"The falls in the two indices reflect concerns about China's policy outlook and the sustainability of its economic rebound," said Qinwei Wang, a China analyst at Capital Economics.
China puts brakes on its housing market
Property and financial stocks have led the decline after Beijing stepped up efforts to rein in China's red-hot property market.
The new measures, announced in early March, include an elevated income tax on homeowners who profit from the sale of a property. Higher interest rates and down payments will be demanded for the purchase of a second home in cities with rapidly rising real estate prices.

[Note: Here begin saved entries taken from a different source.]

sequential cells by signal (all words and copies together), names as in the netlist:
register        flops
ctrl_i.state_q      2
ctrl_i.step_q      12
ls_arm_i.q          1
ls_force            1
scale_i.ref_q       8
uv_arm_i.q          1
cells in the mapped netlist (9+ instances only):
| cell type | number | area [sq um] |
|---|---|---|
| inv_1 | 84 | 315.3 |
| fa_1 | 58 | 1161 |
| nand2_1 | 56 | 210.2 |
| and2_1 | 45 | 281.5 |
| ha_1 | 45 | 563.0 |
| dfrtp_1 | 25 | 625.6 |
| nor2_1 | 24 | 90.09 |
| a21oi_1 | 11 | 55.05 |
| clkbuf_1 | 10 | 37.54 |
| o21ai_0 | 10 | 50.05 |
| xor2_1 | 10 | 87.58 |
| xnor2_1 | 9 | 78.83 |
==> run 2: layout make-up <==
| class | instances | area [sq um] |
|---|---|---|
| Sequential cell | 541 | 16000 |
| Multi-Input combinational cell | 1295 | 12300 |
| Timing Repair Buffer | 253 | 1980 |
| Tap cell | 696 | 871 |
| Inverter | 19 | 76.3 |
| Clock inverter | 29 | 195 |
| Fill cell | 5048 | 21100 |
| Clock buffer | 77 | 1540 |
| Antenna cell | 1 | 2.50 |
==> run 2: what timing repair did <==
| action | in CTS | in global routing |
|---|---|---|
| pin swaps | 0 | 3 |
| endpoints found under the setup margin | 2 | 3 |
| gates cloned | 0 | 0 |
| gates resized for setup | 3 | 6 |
[config.mk]
export PLATFORM = sky130hd
export DESIGN_NAME = stack_seq
export DESIGN_NICKNAME = d
export VERILOG_FILES = /design/src/rtl/stk_pkg.sv /design/src/rtl/stk_ptr.sv /design/src/rtl/stk_nz.sv /design/src/rtl/stk_ctrl.sv /design/src/rtl/stack_seq.sv
export SDC_FILE = /design/constraint.sdc
export NUM_CORES = 1
export LEC_CHECK = 0
export ABC_CLOCK_PERIOD_IN_PS = 4600
export BUFFER_PORTS_ARGS = -buffer_cell sky130_fd_sc_hd__buf_2
export CAP_MARGIN = 10
export CORE_UTILIZATION = 40
export DETAILED_ROUTE_END_ITERATION = 16
export SKIP_CTS_REPAIR_TIMING = 1
export SYNTH_ARGS = -nofsm -noshare
export SYNTH_HDL_FRONTEND = slang
export SYNTH_SLANG_ARGS = --single-unit
export TNS_END_PERCENT = 30
[constraint.sdc]
create_clock -name clk -period 4.6 [get_ports clk]
set_clock_uncertainty 0.2 [all_clocks]
set_input_delay 0.23 -clock clk [delete_from_list [all_inputs] [get_ports clk]]
set_output_delay 0.23 -clock clk [all_outputs]
set_load 0.01 [all_outputs]
[src/rtl/stk_pkg.sv]
package stk_pkg;
  typedef enum logic [2:0] {
    OP_PUSH_A  = 3'd0,
    OP_PUSH_SR = 3'd1,
    OP_PULL_A  = 3'd2,
    OP_PULL_SR = 3'd3,
    OP_CALL    = 3'd4,
    OP_RET     = 3'd5,
    OP_SP2X    = 3'd6,
    OP_X2SP    = 3'd7
  } stk_op_e;

  typedef enum logic [3:0] {
    ST_IDLE,
    ST_CALL_LO,
    ST_FIN,
    ST_PL_WAIT,
    ST_PL_CAP,
    ST_RET_B,
    ST_RET_C,
    ST_RET_D
  } stk_state_e;
endpackage

[src/rtl/stk_ptr.sv]
module stk_ptr #(
  parameter int SP_W = 8,
  parameter int ADDR_W = 16,
  parameter logic [ADDR_W-1:0] STACK_BASE = 16'h0100,
  parameter logic [SP_W-1:0] SP_RESET = 8'hFD
) (
  input  logic              clk,
  input  logic              rst,
  input  logic              sp_dec,
  input  logic              sp_inc,
  input  logic              sp_load,
  input  logic [SP_W-1:0]   load_val,
  output logic [SP_W-1:0]   sp,
  output logic [ADDR_W-1:0] addr_top,
  output logic [ADDR_W-1:0] addr_above
);
  localparam int PAD_W = ADDR_W - SP_W;

  logic [SP_W-1:0] sp_plus;

  always_ff @(posedge clk) begin
    if (rst)          sp <= SP_RESET;
    else if (sp_load) sp <= load_val;
    else if (sp_dec)  sp <= sp - 1'b1;
    else if (sp_inc)  sp <= sp + 1'b1;
  end

  // the page offset wraps inside SP_W bits, never into the base
  assign sp_plus    = sp + 1'b1;
  assign addr_top   = STACK_BASE + {{PAD_W{1'b0}}, sp};
  assign addr_above = STACK_BASE + {{PAD_W{1'b0}}, sp_plus};
endmodule

[src/rtl/stk_nz.sv]
module stk_nz #(
  parameter int W = 8
) (
  input  logic [W-1:0] val,
  output logic         neg,
  output logic         zero
);
  assign neg  = val[W-1];
  assign zero = (val == '0);
endmodule
File: src/rtl/csp_pkg.sv
`timescale 1ns/1ps
package csp_pkg;
  localparam int WORD_W    = 16;
  localparam int SAMPLE_W  = 14;
  localparam int CTRL_W    = WORD_W - SAMPLE_W;
  localparam int ADDR_W    = 5;
  localparam int REG_W     = 8;
  localparam int ADDR_LSB  = 10;
  localparam int RW_BIT    = WORD_W - 1;
  localparam int HEAD_W    = ADDR_W + 1;
  localparam int REPLY_IDX = WORD_W - ADDR_LSB;
  localparam int CNT_W     = $clog2(WORD_W) + 1;
  localparam logic [CNT_W-1:0] IDLE_IDX = CNT_W'(WORD_W);
  localparam logic [CNT_W-1:0] LAST_IDX = CNT_W'(WORD_W - 1);
endpackage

The government actions have taken a toll. The Shanghai Stock Exchange Property Index, a broader measure of property developer performance, is down 9.4% on the year.

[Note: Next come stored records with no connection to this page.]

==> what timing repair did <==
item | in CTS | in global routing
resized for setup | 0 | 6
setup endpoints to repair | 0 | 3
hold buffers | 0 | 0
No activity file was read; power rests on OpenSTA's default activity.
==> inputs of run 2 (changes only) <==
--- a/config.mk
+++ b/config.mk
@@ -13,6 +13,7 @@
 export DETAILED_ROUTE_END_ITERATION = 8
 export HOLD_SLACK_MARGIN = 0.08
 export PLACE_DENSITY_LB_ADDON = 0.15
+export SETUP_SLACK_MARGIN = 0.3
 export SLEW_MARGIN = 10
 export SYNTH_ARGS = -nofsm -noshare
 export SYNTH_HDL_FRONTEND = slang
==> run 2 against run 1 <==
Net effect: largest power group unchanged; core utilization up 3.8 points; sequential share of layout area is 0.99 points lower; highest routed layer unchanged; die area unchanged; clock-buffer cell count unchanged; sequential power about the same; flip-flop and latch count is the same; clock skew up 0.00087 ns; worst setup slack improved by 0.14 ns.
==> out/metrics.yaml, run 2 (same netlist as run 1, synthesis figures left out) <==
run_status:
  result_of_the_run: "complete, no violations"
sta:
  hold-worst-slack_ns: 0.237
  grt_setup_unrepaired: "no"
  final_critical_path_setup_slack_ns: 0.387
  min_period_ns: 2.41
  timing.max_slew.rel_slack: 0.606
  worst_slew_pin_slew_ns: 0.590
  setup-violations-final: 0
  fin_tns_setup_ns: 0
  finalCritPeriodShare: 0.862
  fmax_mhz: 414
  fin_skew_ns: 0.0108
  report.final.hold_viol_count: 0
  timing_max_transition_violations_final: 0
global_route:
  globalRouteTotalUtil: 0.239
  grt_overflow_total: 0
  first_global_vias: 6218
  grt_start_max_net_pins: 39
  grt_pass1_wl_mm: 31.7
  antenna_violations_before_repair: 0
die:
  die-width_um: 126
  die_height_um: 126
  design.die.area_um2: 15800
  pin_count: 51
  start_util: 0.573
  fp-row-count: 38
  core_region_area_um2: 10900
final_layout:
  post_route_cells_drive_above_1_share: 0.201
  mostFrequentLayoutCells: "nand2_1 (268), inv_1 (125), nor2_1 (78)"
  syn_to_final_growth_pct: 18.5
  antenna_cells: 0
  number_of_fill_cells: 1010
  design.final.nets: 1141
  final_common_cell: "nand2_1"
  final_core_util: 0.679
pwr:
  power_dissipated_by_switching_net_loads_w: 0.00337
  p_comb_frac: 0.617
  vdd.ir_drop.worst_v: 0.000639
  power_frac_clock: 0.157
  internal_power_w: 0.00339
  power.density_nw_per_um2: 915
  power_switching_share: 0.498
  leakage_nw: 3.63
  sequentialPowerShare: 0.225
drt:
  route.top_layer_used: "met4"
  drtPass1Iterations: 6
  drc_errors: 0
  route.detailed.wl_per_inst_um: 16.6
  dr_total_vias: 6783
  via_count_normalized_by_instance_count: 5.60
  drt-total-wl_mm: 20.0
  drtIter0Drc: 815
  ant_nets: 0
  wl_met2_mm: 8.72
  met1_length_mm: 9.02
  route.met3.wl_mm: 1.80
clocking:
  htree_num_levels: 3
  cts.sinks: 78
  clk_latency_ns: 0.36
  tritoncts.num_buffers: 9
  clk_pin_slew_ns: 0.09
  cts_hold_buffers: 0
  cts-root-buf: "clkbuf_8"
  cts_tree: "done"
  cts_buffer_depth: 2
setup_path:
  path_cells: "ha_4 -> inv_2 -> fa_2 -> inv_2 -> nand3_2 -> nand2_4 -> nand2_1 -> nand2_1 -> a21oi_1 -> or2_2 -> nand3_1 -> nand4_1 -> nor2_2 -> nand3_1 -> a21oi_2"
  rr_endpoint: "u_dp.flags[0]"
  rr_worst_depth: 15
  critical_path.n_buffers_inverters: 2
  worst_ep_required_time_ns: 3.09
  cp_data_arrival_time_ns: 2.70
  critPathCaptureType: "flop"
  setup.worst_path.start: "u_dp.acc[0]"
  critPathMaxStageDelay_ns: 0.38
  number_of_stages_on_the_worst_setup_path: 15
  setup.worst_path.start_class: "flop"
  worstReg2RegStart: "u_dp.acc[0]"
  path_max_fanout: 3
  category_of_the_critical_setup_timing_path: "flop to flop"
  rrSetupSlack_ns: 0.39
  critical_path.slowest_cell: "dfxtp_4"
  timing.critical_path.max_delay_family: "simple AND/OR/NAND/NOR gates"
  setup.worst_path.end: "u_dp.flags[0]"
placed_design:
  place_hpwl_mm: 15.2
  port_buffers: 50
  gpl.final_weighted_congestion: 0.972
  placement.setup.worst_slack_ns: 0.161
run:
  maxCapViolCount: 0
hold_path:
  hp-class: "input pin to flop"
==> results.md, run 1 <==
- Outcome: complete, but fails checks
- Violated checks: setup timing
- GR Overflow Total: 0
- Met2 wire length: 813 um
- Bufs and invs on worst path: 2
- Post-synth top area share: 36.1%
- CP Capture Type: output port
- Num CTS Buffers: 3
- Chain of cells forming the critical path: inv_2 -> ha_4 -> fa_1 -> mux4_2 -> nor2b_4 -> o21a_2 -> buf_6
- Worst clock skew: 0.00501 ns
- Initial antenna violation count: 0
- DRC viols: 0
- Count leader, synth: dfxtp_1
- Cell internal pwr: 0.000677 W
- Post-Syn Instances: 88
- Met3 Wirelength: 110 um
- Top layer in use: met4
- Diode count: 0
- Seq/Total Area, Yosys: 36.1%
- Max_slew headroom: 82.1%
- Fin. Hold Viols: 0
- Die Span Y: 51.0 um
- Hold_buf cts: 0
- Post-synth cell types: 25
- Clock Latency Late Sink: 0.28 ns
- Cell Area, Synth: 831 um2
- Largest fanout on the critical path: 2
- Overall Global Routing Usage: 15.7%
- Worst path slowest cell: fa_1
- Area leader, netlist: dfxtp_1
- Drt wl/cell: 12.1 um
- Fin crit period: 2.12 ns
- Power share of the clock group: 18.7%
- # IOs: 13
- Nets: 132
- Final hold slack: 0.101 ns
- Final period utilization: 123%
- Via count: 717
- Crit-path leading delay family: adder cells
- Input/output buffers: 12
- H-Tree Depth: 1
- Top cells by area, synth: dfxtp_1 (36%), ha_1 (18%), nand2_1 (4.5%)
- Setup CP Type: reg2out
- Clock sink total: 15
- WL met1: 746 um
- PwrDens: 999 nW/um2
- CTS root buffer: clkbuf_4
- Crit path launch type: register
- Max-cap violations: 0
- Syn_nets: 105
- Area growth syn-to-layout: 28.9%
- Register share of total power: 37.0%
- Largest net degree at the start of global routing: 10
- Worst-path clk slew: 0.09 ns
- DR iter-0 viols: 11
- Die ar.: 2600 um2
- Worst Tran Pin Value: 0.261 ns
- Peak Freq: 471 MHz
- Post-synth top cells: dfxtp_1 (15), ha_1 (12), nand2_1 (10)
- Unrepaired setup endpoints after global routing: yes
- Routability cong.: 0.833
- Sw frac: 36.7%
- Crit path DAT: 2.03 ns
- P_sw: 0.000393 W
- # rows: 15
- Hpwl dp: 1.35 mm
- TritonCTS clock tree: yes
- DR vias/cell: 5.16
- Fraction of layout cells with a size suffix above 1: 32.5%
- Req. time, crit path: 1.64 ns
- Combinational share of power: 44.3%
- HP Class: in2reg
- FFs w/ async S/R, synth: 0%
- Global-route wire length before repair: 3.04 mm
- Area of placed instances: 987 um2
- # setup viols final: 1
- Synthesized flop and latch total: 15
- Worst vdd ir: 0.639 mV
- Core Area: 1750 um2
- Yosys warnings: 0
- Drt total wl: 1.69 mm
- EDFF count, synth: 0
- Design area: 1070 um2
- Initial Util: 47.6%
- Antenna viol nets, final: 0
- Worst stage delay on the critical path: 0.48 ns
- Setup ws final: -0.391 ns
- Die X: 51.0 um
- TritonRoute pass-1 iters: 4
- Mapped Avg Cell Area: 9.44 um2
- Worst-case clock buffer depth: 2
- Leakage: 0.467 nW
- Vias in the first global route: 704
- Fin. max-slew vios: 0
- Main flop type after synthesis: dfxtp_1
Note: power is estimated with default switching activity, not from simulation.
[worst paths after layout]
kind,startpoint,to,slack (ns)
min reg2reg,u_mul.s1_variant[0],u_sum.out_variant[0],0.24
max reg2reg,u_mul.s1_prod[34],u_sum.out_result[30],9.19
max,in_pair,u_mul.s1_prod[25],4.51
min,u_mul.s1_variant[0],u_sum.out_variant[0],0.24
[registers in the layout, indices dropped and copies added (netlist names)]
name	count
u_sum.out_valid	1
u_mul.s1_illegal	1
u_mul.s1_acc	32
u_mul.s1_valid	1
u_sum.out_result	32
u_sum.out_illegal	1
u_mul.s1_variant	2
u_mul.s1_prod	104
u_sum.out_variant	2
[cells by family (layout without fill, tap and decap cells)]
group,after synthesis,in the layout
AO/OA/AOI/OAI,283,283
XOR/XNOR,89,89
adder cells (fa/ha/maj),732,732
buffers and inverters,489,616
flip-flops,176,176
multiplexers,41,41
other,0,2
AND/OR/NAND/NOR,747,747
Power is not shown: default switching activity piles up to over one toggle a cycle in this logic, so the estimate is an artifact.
[src/rtl/mmap_pkg.sv]
package mmap_pkg;

    localparam logic [7:0] DEV_ADDR_BASE = 8'hA0;
    localparam logic [7:0] DEV_ADDR_EXT  = 8'hA8;

    typedef enum logic [1:0] {
        SESS_IDLE = 2'd0,
        SESS_BASE = 2'd1,
        SESS_EXT  = 2'd2
    } sess_t;

    // Shared read-only upper page 00h content, indexed within the page
    function automatic logic [7:0] upper_p0_byte(input logic [6:0] idx);
        logic [7:0] w;
        w = {1'b0, idx};
        return 8'((w * 8'd3) + 8'h11);
    endfunction

    // Per-address read-only upper page 01h content
    function automatic logic [7:0] upper_p1_byte(input logic ext, input logic [6:0] idx);
        return {1'b0, idx} ^ (ext ? DEV_ADDR_EXT : DEV_ADDR_BASE);
    endfunction

endpackage

[src/rtl/mmap_sess_fsm.sv]
module mmap_sess_fsm
    import mmap_pkg::*;
(
    input  logic       clk,
    input  logic       rst_n,
    input  logic       txn_start_i,
    input  logic [7:0] dev_addr_i,
    input  logic       stop_i,
    output logic       active_o,
    output logic       ext_o
);

    sess_t state_q, state_d, open_tgt;

    always_comb begin
        if (dev_addr_i == DEV_ADDR_BASE)     open_tgt = SESS_BASE;
        else if (dev_addr_i == DEV_ADDR_EXT) open_tgt = SESS_EXT;
        else                                 open_tgt = SESS_IDLE;
    end

    always_ff @(posedge clk or negedge rst_n) begin
        if (!rst_n) state_q <= SESS_IDLE;
        else        state_q <= state_d;
    end

    // Transitions: OPEN_BASE / OPEN_EXT / OPEN_MISS from any state, CLOSE on stop
    always_comb begin
        state_d = state_q;
        unique case (state_q)
            SESS_IDLE: begin
                if (txn_start_i) state_d = open_tgt;
            end
            SESS_BASE, SESS_EXT: begin
                if (txn_start_i) state_d = open_tgt;
                else if (stop_i) state_d = SESS_IDLE;
            end
            default: state_d = SESS_IDLE;
        endcase
    end

    always_comb begin
        unique case (state_q)
            SESS_IDLE: begin active_o = 1'b0; ext_o = 1'b0; end
            SESS_BASE: begin active_o = 1'b1; ext_o = 1'b0; end
            SESS_EXT:  begin active_o = 1'b1; ext_o = 1'b1; end
            default:   begin active_o = 1'b0; ext_o = 1'b0; end
        endcase
    end

endmodule

[src/rtl/mmap_ptr.sv]
module mmap_ptr #(
    parameter int OFF_W = 8
) (
    input  logic             clk,
    input  logic             rst_n,
    input  logic             load_i,
    input  logic [OFF_W-1:0] load_off_i,
    input  logic             step_i,
    output logic [OFF_W-1:0] ptr_o
);

    localparam logic [OFF_W-1:0] PTR_TOP  = {OFF_W{1'b1}};
    localparam logic [OFF_W-1:0] PTR_WRAP = {1'b1, {(OFF_W-1){1'b0}}};

    always_ff @(posedge clk or negedge rst_n) begin
        if (!rst_n)
            ptr_o <= '0;
        else if (load_i)
            ptr_o <= load_off_i;
        else if (step_i)
            ptr_o <= (ptr_o == PTR_TOP) ? PTR_WRAP : ptr_o + 1'b1;
    end

endmodule

[src/rtl/mmap_lower.sv]
module mmap_lower #(
    parameter bit PAGING_EN = 1'b1,
    parameter int NUM_CTRL  = 8,
    parameter int CTRL_BASE = 16,
    parameter int NUM_MON   = 5
) (
    input  logic                 clk,
    input  logic                 rst_n,
    input  logic                 wr_en_i,
    input  logic [6:0]           off_i,
    input  logic [7:0]           wdata_i,
    input  logic [NUM_MON*8-1:0] mon_i,
    output logic [7:0]           rdata_o,
    output logic                 psel_o
);

    localparam logic [6:0] PSEL_OFF = 7'h7F;

    logic [NUM_CTRL-1:0][7:0] ctrl_q;
    logic                     psel_q;

    always_ff @(posedge clk or negedge rst_n) begin
        if (!rst_n) begin
            ctrl_q <= '0;
        end else if (wr_en_i) begin
            for (int j = 0; j < NUM_CTRL; j++)
                if (off_i == 7'(CTRL_BASE + j)) ctrl_q[j] <= wdata_i;
        end
    end

    if (PAGING_EN) begin : g_page
        always_ff @(posedge clk or negedge rst_n) begin
            if (!rst_n)
                psel_q <= 1'b0;
            else if (wr_en_i && off_i == PSEL_OFF)
                psel_q <= (wdata_i == 8'h01);
        end
    end else begin : g_nopage
        assign psel_q = 1'b0;
    end

    assign psel_o = psel_q;

    always_comb begin
        rdata_o = 8'h00;
        if (off_i == PSEL_OFF) rdata_o = {7'd0, psel_q};
        for (int i = 0; i < NUM_MON; i++)
            if (off_i == 7'(i)) rdata_o = mon_i[i*8 +: 8];
        for (int j = 0; j < NUM_CTRL; j++)
            if (off_i == 7'(CTRL_BASE + j)) rdata_o = ctrl_q[j];
    end

endmodule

China's economy is still expanding at 7% to 8% a year, but the rate of growth has slowed from pre-recession levels often in excess of 10%. Even with relatively strong growth, there is some unease about weakness in the broader economy. Inflation indicators have spiked in recent months, contributing to investors' worries.
Analysts have also noted that retail investors in China have largely abandoned stocks in recent years, and are instead seeking out higher returns in alternative investments.
Among the top choices are physical property, wealth management and trust products that sometimes offer more lucrative returns. Anecdotal evidence suggests retail investors are also diverting funds to unregulatedlending outlets and foreign real estate.